Anselm Lingnau <lingnau@tm.informatik.uni-frankfurt.de> wrote:
I'm using Zope to re-vamp a web site, one of whose most important features is an archive of a reasonably busy mailing list, which is accessed using home-grown Perl CGI code. I've written Python code to let users browse the archive sorted by users, subject etc., but now I'm looking at allowing text searches. The »old« instance of the web site used Glimpse and a simple CGI script (in Perl) to do this across the whole site (including the mail archive) and ideally this would be what I'm after for the new version as well.

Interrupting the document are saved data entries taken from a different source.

**src/rtl/uart_alu_interface_pkg.sv**
```systemverilog
// Shared types and defaults for the UART <-> ALU command sequencer.
package uart_alu_interface_pkg;

  localparam int DBIT_DEF  = 8;
  localparam int NB_OP_DEF = 6;

  typedef enum logic [2:0] {
    WAIT_A  = 3'd0,
    WAIT_B  = 3'd1,
    WAIT_OP = 3'd2,
    EXEC    = 3'd3,
    SEND    = 3'd4
  } state_e;

endpackage

```
**src/rtl/uart_alu_timeout.sv**
```systemverilog
// Saturating idle counter; expire_o flags an idle cycle once the count has reached TIMEOUT.
module uart_alu_timeout #(
  parameter int unsigned TIMEOUT = 2**20,
  parameter int          TO_BITS = 21
) (
  input  logic clk,
  input  logic reset,
  input  logic clear_i,
  input  logic en_i,
  output logic expire_o
);

  localparam logic [TO_BITS-1:0] TO_MAX = TO_BITS'(TIMEOUT);

  logic [TO_BITS-1:0] cnt_q;

  // NOTE: sequential state is written with <= only, so every register sees pre-edge values.
  always_ff @(posedge clk or posedge reset) begin
    if (reset) begin
      cnt_q <= '0;
    end else if (clear_i) begin
      cnt_q <= '0;
    end else if (en_i && (cnt_q != TO_MAX)) begin
      cnt_q <= cnt_q + TO_BITS'(1);
    end
  end

  // A zero TIMEOUT never expires; a pop in the same cycle takes priority in the FSM.
  assign expire_o = (TIMEOUT != 0) && en_i && (cnt_q == TO_MAX);

endmodule

```
**src/rtl/uart_alu_interface.sv**
```systemverilog
// Command sequencer: pops A, B, opcode from the RX FIFO, registers the ALU result and
// pushes it to the TX FIFO; a stalled partial frame is dropped after an idle timeout.
module uart_alu_interface
  import uart_alu_interface_pkg::*;
#(
  parameter int          DBIT    = DBIT_DEF,
  parameter int          NB_OP   = NB_OP_DEF,
  parameter int unsigned TIMEOUT = 2**20,
  parameter int          TO_BITS = 21
) (
  input  logic             clk,
  input  logic             reset,
  input  logic             rx_empty,
  input  logic [DBIT-1:0]  r_data,
  output logic             rd_uart,
  input  logic             tx_full,
  output logic             wr_uart,
  output logic [DBIT-1:0]  w_data,
  output logic [DBIT-1:0]  o_data_a,
  output logic [DBIT-1:0]  o_data_b,
  output logic [NB_OP-1:0] o_op,
  input  logic [DBIT-1:0]  i_alu_result,
  output logic             o_busy,
  output logic             o_timeout
);

  state_e             state_q;
  logic [DBIT-1:0]    data_a_q, data_b_q, result_q, w_data_q;
  logic [NB_OP-1:0]   op_q;
  logic               rd_q, wr_q, busy_q, timeout_q;

  logic to_active, pop, expire;

  assign to_active = (state_q == WAIT_B) || (state_q == WAIT_OP);
  // While a pop strobe is in flight the FIFO head is still the byte just taken.
  assign pop = (state_q == WAIT_A || to_active) && !rx_empty && !rd_q;

  uart_alu_timeout #(
    .TIMEOUT (TIMEOUT),
    .TO_BITS (TO_BITS)
  ) u_timeout (
    .clk      (clk),
    .reset    (reset),
    .clear_i  (!to_active || pop),
    .en_i     (to_active && rx_empty),
    .expire_o (expire)
  );

  // NOTE: operand/result registers are reset too, so every output reads 0 straight out of reset.
  always_ff @(posedge clk or posedge reset) begin
    if (reset) begin
      state_q   <= WAIT_A;
      data_a_q  <= '0;
      data_b_q  <= '0;
      op_q      <= '0;
      result_q  <= '0;
      w_data_q  <= '0;
      rd_q      <= 1'b0;
      wr_q      <= 1'b0;
      busy_q    <= 1'b0;
      timeout_q <= 1'b0;
    end else begin
      rd_q      <= 1'b0;
      wr_q      <= 1'b0;
      timeout_q <= 1'b0;
      unique case (state_q)
        WAIT_A: if (pop) begin
          data_a_q <= r_data;
          rd_q     <= 1'b1;
          busy_q   <= 1'b1;
          state_q  <= WAIT_B;
        end
        WAIT_B: if (pop) begin
          data_b_q <= r_data;
          rd_q     <= 1'b1;
          state_q  <= WAIT_OP;
        end else if (expire) begin
          timeout_q <= 1'b1;
          busy_q    <= 1'b0;
          state_q   <= WAIT_A;
        end
        WAIT_OP: if (pop) begin
          op_q    <= r_data[NB_OP-1:0];
          rd_q    <= 1'b1;
          state_q <= EXEC;
        end else if (expire) begin
          timeout_q <= 1'b1;
          busy_q    <= 1'b0;
          state_q   <= WAIT_A;
        end
        EXEC: begin
          result_q <= i_alu_result;
          state_q  <= SEND;
        end
        SEND: if (!tx_full) begin
          w_data_q <= result_q;
          wr_q     <= 1'b1;
          busy_q   <= 1'b0;
          state_q  <= WAIT_A;
        end
        default: begin
          busy_q  <= 1'b0;
          state_q <= WAIT_A;
        end
      endcase
    end
  end

  assign rd_uart   = rd_q;
  assign wr_uart   = wr_q;
  assign w_data    = w_data_q;
  assign o_data_a  = data_a_q;
  assign o_data_b  = data_b_q;
  assign o_op      = op_q;
  assign o_busy    = busy_q;
  assign o_timeout = timeout_q;

endmodule

```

However, the mail archive now weighs in at about 45 MB in individual text files (one per message), and I don't really see myself putting this into the ZODB so I can use ZCatalog. ZCatalog, however, looks good for indexing the rest of the site (I haven't done this yet). Is there a reasonable way of interfacing Glimpse with the Zope searching machinery so I could again have one-stop searching of the whole site? (It would probably be straightforward to search just the mail archive by calling out to Glimpse and massaging the results.)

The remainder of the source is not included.